Description of the task:
Print out every record exactly as it appears.

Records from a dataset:
________________________________________
$ cat src/rtl/preg_pkg.sv
// Shared physical-register types and constants for the release path.
package preg_pkg;

    localparam int unsigned PREG_WIDTH = 5;
    localparam int unsigned FL_SIZE    = 31;

    typedef logic [PREG_WIDTH-1:0] preg_idx_t;

    localparam preg_idx_t PREG_ZERO = '0;

    typedef struct packed {
        logic      vld;
        logic      has_rd;
        preg_idx_t old_prd;
    } release_lane_t;

    // p0 is hardwired and never returns to the freelist.
    function automatic logic lane_releasable(release_lane_t lane);
        return lane.vld & lane.has_rd & (lane.old_prd != PREG_ZERO);
    endfunction

endpackage

$ cat src/rtl/preg_release_stq.sv
// Two-in/two-out circular staging queue: compacting enqueue, 0..2 entry dequeue per cycle.
module preg_release_stq
    import preg_pkg::*;
#(
    parameter int unsigned DEPTH     = 4,
    parameter int unsigned PTR_WIDTH = 2
) (
    input  logic                 clk,
    input  logic                 rst,
    input  logic                 enq_first_vld,
    input  preg_idx_t            enq_first_data,
    input  logic                 enq_second_vld,
    input  preg_idx_t            enq_second_data,
    input  logic [1:0]           deq_num,
    output preg_idx_t            head_first,
    output preg_idx_t            head_second,
    output logic [PTR_WIDTH:0]   count
);

    localparam int unsigned CNT_W = PTR_WIDTH + 1;

    preg_idx_t              mem_q [DEPTH];
    preg_idx_t              mem_d [DEPTH];
    logic [PTR_WIDTH-1:0]   head_q, head_d, tail_q, tail_d;
    logic [PTR_WIDTH-1:0]   second_slot, head_plus1;
    logic [CNT_W-1:0]       count_q, count_d;
    logic [1:0]             enq_num;

    always_comb begin
        mem_d       = mem_q;
        enq_num     = {1'b0, enq_first_vld} + {1'b0, enq_second_vld};
        // A lone second lane lands on the tail so the queue never holds a hole.
        second_slot = enq_first_vld ? tail_q + PTR_WIDTH'(1) : tail_q;
        if (enq_first_vld) begin
            mem_d[tail_q] = enq_first_data;
        end
        if (enq_second_vld) begin
            mem_d[second_slot] = enq_second_data;
        end
        tail_d  = tail_q + PTR_WIDTH'(enq_num);
        head_d  = head_q + PTR_WIDTH'(deq_num);
        count_d = count_q + CNT_W'(enq_num) - CNT_W'(deq_num);
    end

    always_ff @(posedge clk or posedge rst) begin
        if (rst) begin
            mem_q   <= '{default: '0};
            head_q  <= '0;
            tail_q  <= '0;
            count_q <= '0;
        end else begin
            mem_q   <= mem_d;
            head_q  <= head_d;
            tail_q  <= tail_d;
            count_q <= count_d;
        end
    end

    assign head_plus1  = head_q + PTR_WIDTH'(1);
    assign head_first  = mem_q[head_q];
    assign head_second = mem_q[head_plus1];
    assign count       = count_q;

endmodule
________________________________________
Response to the exercise:
$ cat src/rtl/preg_pkg.sv
// Shared physical-register types and constants for the release path.
package preg_pkg;

    localparam int unsigned PREG_WIDTH = 5;
    localparam int unsigned FL_SIZE    = 31;

    typedef logic [PREG_WIDTH-1:0] preg_idx_t;

    localparam preg_idx_t PREG_ZERO = '0;

    typedef struct packed {
        logic      vld;
        logic      has_rd;
        preg_idx_t old_prd;
    } release_lane_t;

    // p0 is hardwired and never returns to the freelist.
    function automatic logic lane_releasable(release_lane_t lane);
        return lane.vld & lane.has_rd & (lane.old_prd != PREG_ZERO);
    endfunction

endpackage

$ cat src/rtl/preg_release_stq.sv
// Two-in/two-out circular staging queue: compacting enqueue, 0..2 entry dequeue per cycle.
module preg_release_stq
    import preg_pkg::*;
#(
    parameter int unsigned DEPTH     = 4,
    parameter int unsigned PTR_WIDTH = 2
) (
    input  logic                 clk,
    input  logic                 rst,
    input  logic                 enq_first_vld,
    input  preg_idx_t            enq_first_data,
    input  logic                 enq_second_vld,
    input  preg_idx_t            enq_second_data,
    input  logic [1:0]           deq_num,
    output preg_idx_t            head_first,
    output preg_idx_t            head_second,
    output logic [PTR_WIDTH:0]   count
);

    localparam int unsigned CNT_W = PTR_WIDTH + 1;

    preg_idx_t              mem_q [DEPTH];
    preg_idx_t              mem_d [DEPTH];
    logic [PTR_WIDTH-1:0]   head_q, head_d, tail_q, tail_d;
    logic [PTR_WIDTH-1:0]   second_slot, head_plus1;
    logic [CNT_W-1:0]       count_q, count_d;
    logic [1:0]             enq_num;

    always_comb begin
        mem_d       = mem_q;
        enq_num     = {1'b0, enq_first_vld} + {1'b0, enq_second_vld};
        // A lone second lane lands on the tail so the queue never holds a hole.
        second_slot = enq_first_vld ? tail_q + PTR_WIDTH'(1) : tail_q;
        if (enq_first_vld) begin
            mem_d[tail_q] = enq_first_data;
        end
        if (enq_second_vld) begin
            mem_d[second_slot] = enq_second_data;
        end
        tail_d  = tail_q + PTR_WIDTH'(enq_num);
        head_d  = head_q + PTR_WIDTH'(deq_num);
        count_d = count_q + CNT_W'(enq_num) - CNT_W'(deq_num);
    end

    always_ff @(posedge clk or posedge rst) begin
        if (rst) begin
            mem_q   <= '{default: '0};
            head_q  <= '0;
            tail_q  <= '0;
            count_q <= '0;
        end else begin
            mem_q   <= mem_d;
            head_q  <= head_d;
            tail_q  <= tail_d;
            count_q <= count_d;
        end
    end

    assign head_plus1  = head_q + PTR_WIDTH'(1);
    assign head_first  = mem_q[head_q];
    assign head_second = mem_q[head_plus1];
    assign count       = count_q;

endmodule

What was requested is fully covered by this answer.